- **Exercise**: In the listing below, locate the line containing "Changes in try-sierra" and the line containing "- As far as". Output both of them and every line between, exactly as written, and nothing more.

- **The data**:
────────────────────
Setup of v24:
Design battle_ship, start of the top module:
module battle_ship(
      input wire clk,			 
      input wire clr,
      input wire btnU,
      input wire btnD,
      input wire btnR,
      input wire btnL,
      input wire sel,
	    input sw,
      output wire [2:0] red,	 
      output wire [2:0] green,   
      output wire [1:0] blue,	     
      output wire [3:0] an,
      output wire [7:0] seg,
      output wire hsync,		 
      output wire vsync			 
	);
Settings: LEC_CHECK=0, CAP_MARGIN=20, CORE_ASPECT_RATIO=0.64, CORE_MARGIN=9, CORE_UTILIZATION=40, GPL_ROUTABILITY_DRIVEN=0, MAX_ROUTING_LAYER=met4, SLEW_MARGIN=20, TNS_END_PERCENT=75; clock period 10.0 ns.
run.sh (not shown) runs the stock make flow with config.mk's settings and CLKGATE_MAP_FILE=.
Changes in v50 relative to v24:
- CORE_ASPECT_RATIO removed (was 0.64)
- TNS_END_PERCENT removed (was 75)
- MAX_ROUTING_LAYER removed (was met4)
[summary]
Diff v24 -> v50 | chip area | decrease of 170 um^2
In the flow results for v24 and v50, the sequential share of power is smaller on v50.
v50 against v24: routed wirelength normalized by instance count saw a decrease; total power up 7.2%; final worst slack saw an increase.
Detailed-routed wire length on met2 of v50 exceeds that of v24 by more than 10%.
Non-clock buffer count in v50 vs v24: down 1
The inputs of v59 differ from those of v50 as listed below.
- CTS_CLUSTER_SIZE newly set to 58
- CAP_MARGIN changed from 20 to 25
- GPL_ROUTABILITY_DRIVEN changed from 0 to 1
- GPL_TIMING_DRIVEN newly set to 1
- ABC_AREA newly set to 0
- PLACE_DENSITY_LB_ADDON newly set to 0.3
- CORE_ASPECT_RATIO newly set to 1.85
- CORE_MARGIN changed from 9 to 2
- TNS_END_PERCENT newly set to 70
--- outcome ---
Comparing v59 against v50, there is no change at all in reported max-cap violation count. Sequential power of v59 is on par with v50. The largest clock skew in the final design on v50 is in line with that on v59. v59: done, clean on timing, DRC and antenna. Relative contribution of the clock network to total power, v59 and v50, higher one = v50. v59 against v50: headroom to the max-slew limit has decreased, total power now smaller, well-tap cell count went down 5.6%.
Relative to v59, the following input files were edited for v18:
- putting CELL_PAD_IN_SITES_GLOBAL_PLACEMENT at 0 where nothing was set
- clearing ABC_AREA, which used to be 0
- swapping 25 for 0 in CAP_MARGIN
- swapping 58 for 91 in CTS_CLUSTER_SIZE
- clearing GPL_TIMING_DRIVEN, which used to be 1
- swapping 2 for 10 in CORE_MARGIN
- putting MAX_ROUTING_LAYER at met5 where nothing was set
- swapping 1.85 for 0.64 in CORE_ASPECT_RATIO
- swapping 70 for 75 in TNS_END_PERCENT
- swapping 1 for 0 in GPL_ROUTABILITY_DRIVEN
- swapping 40 for 51 in CORE_UTILIZATION
- swapping 0.3 for 0.18 in PLACE_DENSITY_LB_ADDON
- putting CELL_PAD_IN_SITES_DETAIL_PLACEMENT at 1 where nothing was set
==> results <==
v18 ended with every stage complete and zero timing, DRC or antenna violations. | final cell count | v18 vs v59 | 81 lower |. In v18, the core box area came out about 21% below the value in v59. Diff v59 -> v18: proportion of cell area occupied by registers +0.27 points, first-pass iteration count of the detailed router picked up an extra 3. Of v18 and v59, the run reporting the higher global-route track usage on met2 was v59. Lower worst setup slack goes to v18 over v59.
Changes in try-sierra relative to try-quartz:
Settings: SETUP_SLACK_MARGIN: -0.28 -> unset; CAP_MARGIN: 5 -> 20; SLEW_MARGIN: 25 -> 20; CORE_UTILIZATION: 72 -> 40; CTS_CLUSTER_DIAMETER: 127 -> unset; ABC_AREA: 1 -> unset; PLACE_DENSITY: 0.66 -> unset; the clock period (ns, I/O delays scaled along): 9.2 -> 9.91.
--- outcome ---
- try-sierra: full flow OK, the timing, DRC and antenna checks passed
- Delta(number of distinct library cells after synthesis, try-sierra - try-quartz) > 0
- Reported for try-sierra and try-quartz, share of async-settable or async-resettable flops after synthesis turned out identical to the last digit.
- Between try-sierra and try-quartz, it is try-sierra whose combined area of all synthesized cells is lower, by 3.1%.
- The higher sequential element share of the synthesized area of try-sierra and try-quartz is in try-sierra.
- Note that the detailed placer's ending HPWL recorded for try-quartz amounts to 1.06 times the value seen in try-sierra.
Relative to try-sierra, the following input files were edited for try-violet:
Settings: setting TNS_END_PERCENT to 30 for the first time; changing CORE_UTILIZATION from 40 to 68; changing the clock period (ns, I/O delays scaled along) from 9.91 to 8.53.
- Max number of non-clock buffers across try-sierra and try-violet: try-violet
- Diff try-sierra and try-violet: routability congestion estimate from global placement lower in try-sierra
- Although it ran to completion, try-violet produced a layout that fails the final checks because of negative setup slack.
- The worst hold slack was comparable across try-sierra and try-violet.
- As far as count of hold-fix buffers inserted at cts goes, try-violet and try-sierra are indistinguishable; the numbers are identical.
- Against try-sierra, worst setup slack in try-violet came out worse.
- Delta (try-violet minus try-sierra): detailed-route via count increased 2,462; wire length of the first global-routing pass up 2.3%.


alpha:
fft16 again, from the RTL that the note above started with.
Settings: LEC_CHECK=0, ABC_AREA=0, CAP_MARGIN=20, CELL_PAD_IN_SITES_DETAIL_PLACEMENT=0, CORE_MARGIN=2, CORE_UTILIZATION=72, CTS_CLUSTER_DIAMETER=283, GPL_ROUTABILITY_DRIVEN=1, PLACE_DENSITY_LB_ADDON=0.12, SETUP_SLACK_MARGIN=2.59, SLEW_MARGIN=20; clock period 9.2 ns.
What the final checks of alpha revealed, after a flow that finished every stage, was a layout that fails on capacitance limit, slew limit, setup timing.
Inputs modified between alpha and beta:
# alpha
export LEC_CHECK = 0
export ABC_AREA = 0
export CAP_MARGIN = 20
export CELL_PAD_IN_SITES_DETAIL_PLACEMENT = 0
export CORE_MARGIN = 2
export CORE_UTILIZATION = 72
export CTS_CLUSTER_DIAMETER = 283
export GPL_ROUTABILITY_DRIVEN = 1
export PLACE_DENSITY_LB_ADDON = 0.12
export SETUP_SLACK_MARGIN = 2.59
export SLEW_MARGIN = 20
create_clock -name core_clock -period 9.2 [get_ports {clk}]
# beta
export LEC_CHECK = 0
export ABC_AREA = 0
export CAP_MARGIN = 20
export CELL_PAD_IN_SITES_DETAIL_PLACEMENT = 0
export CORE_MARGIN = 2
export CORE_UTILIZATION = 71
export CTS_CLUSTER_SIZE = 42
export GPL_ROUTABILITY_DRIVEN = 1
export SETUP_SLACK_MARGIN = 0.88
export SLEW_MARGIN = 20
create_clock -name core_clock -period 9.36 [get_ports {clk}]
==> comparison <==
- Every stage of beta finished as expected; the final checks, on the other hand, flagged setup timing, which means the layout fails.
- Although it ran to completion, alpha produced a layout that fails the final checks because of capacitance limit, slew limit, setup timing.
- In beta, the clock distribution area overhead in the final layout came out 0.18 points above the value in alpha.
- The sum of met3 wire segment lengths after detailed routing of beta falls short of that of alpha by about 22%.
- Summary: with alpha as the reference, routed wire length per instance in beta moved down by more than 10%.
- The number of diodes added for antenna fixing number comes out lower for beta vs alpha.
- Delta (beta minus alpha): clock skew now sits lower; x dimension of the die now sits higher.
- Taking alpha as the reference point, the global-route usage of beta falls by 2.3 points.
## yarrow
// cache
module cache (
    input   logic           i_hclk,
    input   logic           i_hnreset,
    input   logic           i_hsel_m,
    input   logic   [31:0]  i_haddr_m,
    input   logic           i_hwrite_m,
    input   logic   [ 2:0]  i_hsize_m,
    input   logic   [ 2:0]  i_hburst_m,
    input   logic   [ 3:0]  i_hprot_m,
    input   logic   [ 1:0]  i_htrans_m,
    input   logic           i_hmastlock_m,
    input   logic           i_hready_m,
    input   logic   [31:0]  i_hwdata_m,
    output  logic           o_hready_m,
    output  logic           o_hresp_m,
    output  logic   [31:0]  o_hrdata_m,
    input   logic           i_nbypass,
    input   logic   [31:0]  i_climit,
    input   logic           i_d_cache_en,
    output  logic           o_hsel_sl,
    output  logic           o_hready_i_sl,
    output  logic   [31:0]  o_haddr_sl,
    output  logic           o_hwrite_sl,
    output  logic   [2:0]   o_hsize_sl,
    output  logic   [1:0]   o_htrans_sl,
    output  logic   [31:0]  o_hwdata_sl,
    input   logic   [31:0]  i_hrdata_sl,
    input   logic           i_hready_o_sl,
    input   logic           i_hresp_sl,
    output  logic           o_mem_en,
    output  logic           o_mem_we,
    output  logic   [7:0]   o_mem_addr,
    output  logic   [31:0]  o_mem_wdata,
    input   logic   [31:0]  i_mem_rdata
    );
clock: 11.9 ns
lec_check: 0
cap_margin: 20
core_margin: 2
core_utilization: 40
place_density: 0.6
slew_margin: 20
run.sh (not shown) runs the stock make flow with config.mk's settings and CLKGATE_MAP_FILE=.
yarrow did not stop at any stage, and its layout met the timing, DRC and antenna checks.
==> v3 <==
==> flow/design.v <==
module pwmblink(
    input  logic clk,
    input  logic rst,
    output logic RGB_R,
    output logic RGB_B,
    output logic RGB_G
);
    parameter CLKMAX = 12000000;  
    logic [31:0] counter;
    logic [8:0] x;  
    logic [7:0] sharktooth;  
    logic [7:0] red;
    logic [7:0] green;
    logic [7:0] blue;
    always_ff @(posedge clk) begin
        if (rst) begin
            counter <= 0;
            x <= 0;
            sharktooth <= 0;
        end else begin
        if (counter >= CLKMAX/360) begin
            counter <= 0;
            if (x >= 359) begin
                x <= 0;
            end
            else begin
                x <= x + 1;
            end
            end
        else begin
            counter <= counter + 1;
        end
        sharktooth <= sharktooth + 1;
        end
    end
    always_comb begin
        if(x < 60) begin
            green = 255*x/60;
            blue = 0;
            red  = 255;
        end else if (x < 120) begin
            green = 255;
            blue = 0;
            red  = 255 - 255*(x-60)/60;
        end else if (x < 180) begin
            green = 255;
            blue = 255*(x-120)/60;
            red  = 0;
        end else if (x < 240) begin
            green = 255 - 255*(x-180)/60;
            blue = 255;
            red  = 0;
        end else if (x < 300) begin
            green = 0;
            blue = 255;
            red  = 255*(x-240)/60;
        end else begin
            green = 0;
            blue = 255 - 255*(x-300)/60;
            red  = 255;
        end
    end
    assign {RGB_R, RGB_G, RGB_B} = {sharktooth < red, sharktooth < green, sharktooth < blue};
endmodule
==> flow/run.sh <==
#!/bin/bash
# the make line also repeats each setting of config.mk as NAME=value (left out here)
make -C /OpenROAD-flow-scripts/flow DESIGN_CONFIG=/design/flow/config.mk WORK_HOME=/design/flow/orfs CLKGATE_MAP_FILE= finish
==> flow/config.mk <==
export PLATFORM = sky130hd
export DESIGN_NAME = pwmblink
export DESIGN_NICKNAME = pwmblink
export VERILOG_FILES = /design/flow/design.v
export SDC_FILE = /design/flow/constraint.sdc
export NUM_CORES = 4
export LEC_CHECK = 0
export ABC_AREA = 1
export CAP_MARGIN = 5
export CELL_PAD_IN_SITES_GLOBAL_PLACEMENT = 2
export CORE_ASPECT_RATIO = 0.5
export CORE_MARGIN = 7
export CORE_UTILIZATION = 40
export CTS_CLUSTER_DIAMETER = 235
export CTS_CLUSTER_SIZE = 98
export PLACE_DENSITY_LB_ADDON = 0.06
export SETUP_SLACK_MARGIN = 5.0
export SLEW_MARGIN = 20
export TNS_END_PERCENT = 20
==> flow/constraint.sdc <==
create_clock -name core_clock -period 40.0 [get_ports {clk}]
set_input_delay 8.0000 -clock core_clock [delete_from_list [all_inputs] [get_ports {clk}]]
set_output_delay 8.0000 -clock core_clock [all_outputs]
set_load 0.01 [all_outputs]
==> v16: changes against v3 <==
- ABC_AREA: 1 -> default
- CELL_PAD_IN_SITES_GLOBAL_PLACEMENT: 2 -> default
- CORE_ASPECT_RATIO: 0.5 -> default
- CORE_MARGIN: 7 -> 2
- CORE_UTILIZATION: 40 -> 68
- CTS_CLUSTER_DIAMETER: 235 -> 356
- CTS_CLUSTER_SIZE: 98 -> default
- PLACE_DENSITY_LB_ADDON: 0.06 -> default
- SETUP_SLACK_MARGIN: 5.0 -> -0.91
- TNS_END_PERCENT: 20 -> default
==> flow/constraint.sdc (replaced) <==
create_clock -name core_clock -period 13.8 [get_ports {clk}]
set_input_delay 2.7600 -clock core_clock [delete_from_list [all_inputs] [get_ports {clk}]]
set_output_delay 2.7600 -clock core_clock [all_outputs]
set_load 0.01 [all_outputs]
==> results.json <==
{
  "outcome": "did not finish",
  "lastStage": "global routing",
  "error_message": "[ERROR GRT-0232] Routing congestion too high. Check the congestion heatmap in the GUI.",
  "syn-cell-area_sq_mm": 0.0184,
  "cts_resized": 105,
  "hpwl_microns": 57200,
  "overflow_left_after_global_routing": 583,
  "synth_seq_share_pct": 5.32,
  "met3_global_route_usage_pct": 80.9,
  "core_area_sq_mm": 0.0268,
  "cts_setup_buffers": 17,
  "synthMuxAreaShare_pct": 1.49,
  "row_count": 60,
  "grt_util_met1_pct": 87.1,
  "gp_congestion": 1.09
}
That was v16.
==> results.json <==
{
  "outcome": "finished clean",
  "hpwl_microns": 50000,
  "row_count": 55,
  "cts_setup_buffers": 0,
  "synthMuxAreaShare_pct": 0.0544,
  "cts_resized": 0,
  "overflow_left_after_global_routing": 0,
  "gp_congestion": 0.920,
  "syn-cell-area_sq_mm": 0.0184,
  "regToRegSetupSlack_ns": 36.34,
  "synth_seq_share_pct": 5.33,
  "core_area_sq_mm": 0.0453
}
That was v3.

==> inputs of trial 28 <==
RTL: the design.v shown in full above, as it stands there.
export LEC_CHECK = 0
export ABC_AREA = 1
export CAP_MARGIN = 20
export CORE_MARGIN = 2
export CORE_UTILIZATION = 72
export CTS_CLUSTER_SIZE = 10
export PLACE_DENSITY = 0.42
export SLEW_MARGIN = 20
create_clock -name core_clock -period 34.8 [get_ports {clk}]
run.sh (not shown) runs the stock make flow with config.mk's settings and CLKGATE_MAP_FILE=.
==> inputs of trial 89, as changes to trial 28 <==
CTS_CLUSTER_DIAMETER = 382   (was default)
CTS_CLUSTER_SIZE = 97   (was 10)
PLACE_DENSITY = 0.38   (was 0.42)
SETUP_SLACK_MARGIN = 0.94   (was default)
TNS_END_PERCENT = 10   (was default)
==> flow/constraint.sdc (replaced) <==
create_clock -name core_clock -period 13.5 [get_ports {clk}]
set_input_delay 2.7000 -clock core_clock [delete_from_list [all_inputs] [get_ports {clk}]]
set_output_delay 2.7000 -clock core_clock [all_outputs]
set_load 0.01 [all_outputs]
==> inputs of trial 19, as changes to trial 28 <==
ABC_AREA = default   (was 1)
CAP_MARGIN = 5   (was 20)
CORE_UTILIZATION = 68   (was 72)
CTS_CLUSTER_DIAMETER = 351   (was default)
CTS_CLUSTER_SIZE = 40   (was 10)
PLACE_DENSITY = default   (was 0.42)
SETUP_SLACK_MARGIN = -0.28   (was default)
==> flow/constraint.sdc (replaced) <==
create_clock -name core_clock -period 15.1 [get_ports {clk}]
set_input_delay 3.0200 -clock core_clock [delete_from_list [all_inputs] [get_ports {clk}]]
set_output_delay 3.0200 -clock core_clock [all_outputs]
set_load 0.01 [all_outputs]
==> comparison table <==
metric                                                                  trial 28              trial 89        trial 19
Status                                                            finished clean       failed layout checks  did not finish
Stage where the flow stopped                                                   -                     -         5_1_grt
Reasons for failing layout checks                                              -  negative setup slack               -
WL final                                                               53,900 um             60,800 um               -
Wire length per cell                                                     18.4 um               19.6 um               -
Floorplan Utilization                                                      73.3%                 73.3%           68.8%
Worst-margin pin slew                                                    1.09 ns              0.898 ns               -
Placed cell area                                                      18,700 um2            19,900 um2      22,700 um2
# clk buffers                                                                  6                     5               -
DRC viols                                                                      0                     0               -
Power density of the placed cells                                    33.6 nW/um2           94.2 nW/um2               -
Max-slew headroom                                                          26.6%                 40.1%               -
Non-clk invs                                                                 630                   630               -
Total internal power                                                    0.268 mW              0.887 mW               -
Largest fanout of any net on the critical path                                16                     5               -
Logic gate fraction of the total cell area                                 78.6%                 74.5%               -
Reported combinational group power                                      0.515 mW               1.72 mW               -
Core Box Area                                                         25,100 um2            25,100 um2      26,800 um2
Minimum setup slack among reg-to-reg paths                              31.41 ns              10.77 ns               -
RePlAce Congestion                                                          1.05                  1.02            1.02
Post-route setup TNS                                                        0 ns              -1.83 ns               -
Largest incremental delay on the critical path                           0.81 ns               0.54 ns               -
Placed cells                                                               2,914                 3,065           3,066
Detailed-routing iteration count for the pre-antenna-repair pass               8                     9               -
Number of setup violations in the final report                                 0                     3               -
Resized cells post-CTS                                                         0                    76             140
Non-clock buffer instance count of the final layout                           12                   191               -
Combined buffer and inverter count along the critical path                    11                    12               -
No activity file was given, so power comes from the tool's default toggle rates.
`timescale 1ns / 1ps
module TimeSelector(
    input [2:0] c_type,
    input [2:0] ing_type,
    output reg [1:0] t_value
    );
always @(*)
begin
		if (c_type == 3'b001)
			case(ing_type)
				3'b001: t_value = 2;
				3'b010: t_value = 3;
				3'b011: t_value = 0;
				3'b100: t_value = 0;
				3'b101: t_value = 1;
				default: t_value = 0;
			endcase
		else if (c_type == 3'b010)
			case(ing_type)
				3'b001: t_value = 2;
				3'b010: t_value = 2;
				3'b011: t_value = 1;
				3'b100: t_value = 0;
				3'b101: t_value = 1;
				default: t_value = 0;
			endcase
		else if (c_type == 3'b011)
			case(ing_type)
				3'b001: t_value = 2;
				3'b010: t_value = 1;
				3'b011: t_value = 2;
				3'b100: t_value = 0;
				3'b101: t_value = 1;
				default: t_value = 0;
			endcase
		else if (c_type == 3'b100)
			case(ing_type)
				3'b001: t_value = 1;
				3'b010: t_value = 1;
				3'b011: t_value = 1;
				3'b100: t_value = 2;
				3'b101: t_value = 1;
				default: t_value = 0;
			endcase
		else
			t_value = 0;	
end
endmodule
`timescale 1ns / 1ps
module binto7seg(
	 input clk,
	 input rst,
    input  [3:0] binary,
    output reg [6:0] seg
    );
always @(posedge clk)
if (rst)
seg <= 7'b1000000;
else
case (binary)
4'b0000 :       
seg <= 7'b1000000;
4'b0001 :    	 
seg <= 7'b1111001;
4'b0010 :  		 
seg <= 7'b0100100; 
4'b0011 : 		 
seg <= 7'b0110000;
4'b0100 :		 
seg <= 7'b0011001;
4'b0101 :		 
seg <= 7'b0010010;  
4'b0110 :		 
seg <= 7'b0000010;
4'b0111 :		 
seg <= 7'b1111000;
4'b1000 :     	 
seg <= 7'b0000000;
4'b1001 :    	 
seg <= 7'b0010000;
4'b1010 :  		 
seg <= 7'b0001000; 
4'b1011 : 		 
seg <= 7'b0000011;
4'b1100 :		 
seg <= 7'b1000110;
4'b1101 :		 
seg <= 7'b0100001;
4'b1110 :		 
seg <= 7'b0000110;
4'b1111 :		 
seg <= 7'b0001110;
endcase
endmodule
────────────────────
- **Response box**:
Changes in try-sierra relative to try-quartz:
Settings: SETUP_SLACK_MARGIN: -0.28 -> unset; CAP_MARGIN: 5 -> 20; SLEW_MARGIN: 25 -> 20; CORE_UTILIZATION: 72 -> 40; CTS_CLUSTER_DIAMETER: 127 -> unset; ABC_AREA: 1 -> unset; PLACE_DENSITY: 0.66 -> unset; the clock period (ns, I/O delays scaled along): 9.2 -> 9.91.
--- outcome ---
- try-sierra: full flow OK, the timing, DRC and antenna checks passed
- Delta(number of distinct library cells after synthesis, try-sierra - try-quartz) > 0
- Reported for try-sierra and try-quartz, share of async-settable or async-resettable flops after synthesis turned out identical to the last digit.
- Between try-sierra and try-quartz, it is try-sierra whose combined area of all synthesized cells is lower, by 3.1%.
- The higher sequential element share of the synthesized area of try-sierra and try-quartz is in try-sierra.
- Note that the detailed placer's ending HPWL recorded for try-quartz amounts to 1.06 times the value seen in try-sierra.
Relative to try-sierra, the following input files were edited for try-violet:
Settings: setting TNS_END_PERCENT to 30 for the first time; changing CORE_UTILIZATION from 40 to 68; changing the clock period (ns, I/O delays scaled along) from 9.91 to 8.53.
- Max number of non-clock buffers across try-sierra and try-violet: try-violet
- Diff try-sierra and try-violet: routability congestion estimate from global placement lower in try-sierra
- Although it ran to completion, try-violet produced a layout that fails the final checks because of negative setup slack.
- The worst hold slack was comparable across try-sierra and try-violet.
- As far as count of hold-fix buffers inserted at cts goes, try-violet and try-sierra are indistinguishable; the numbers are identical.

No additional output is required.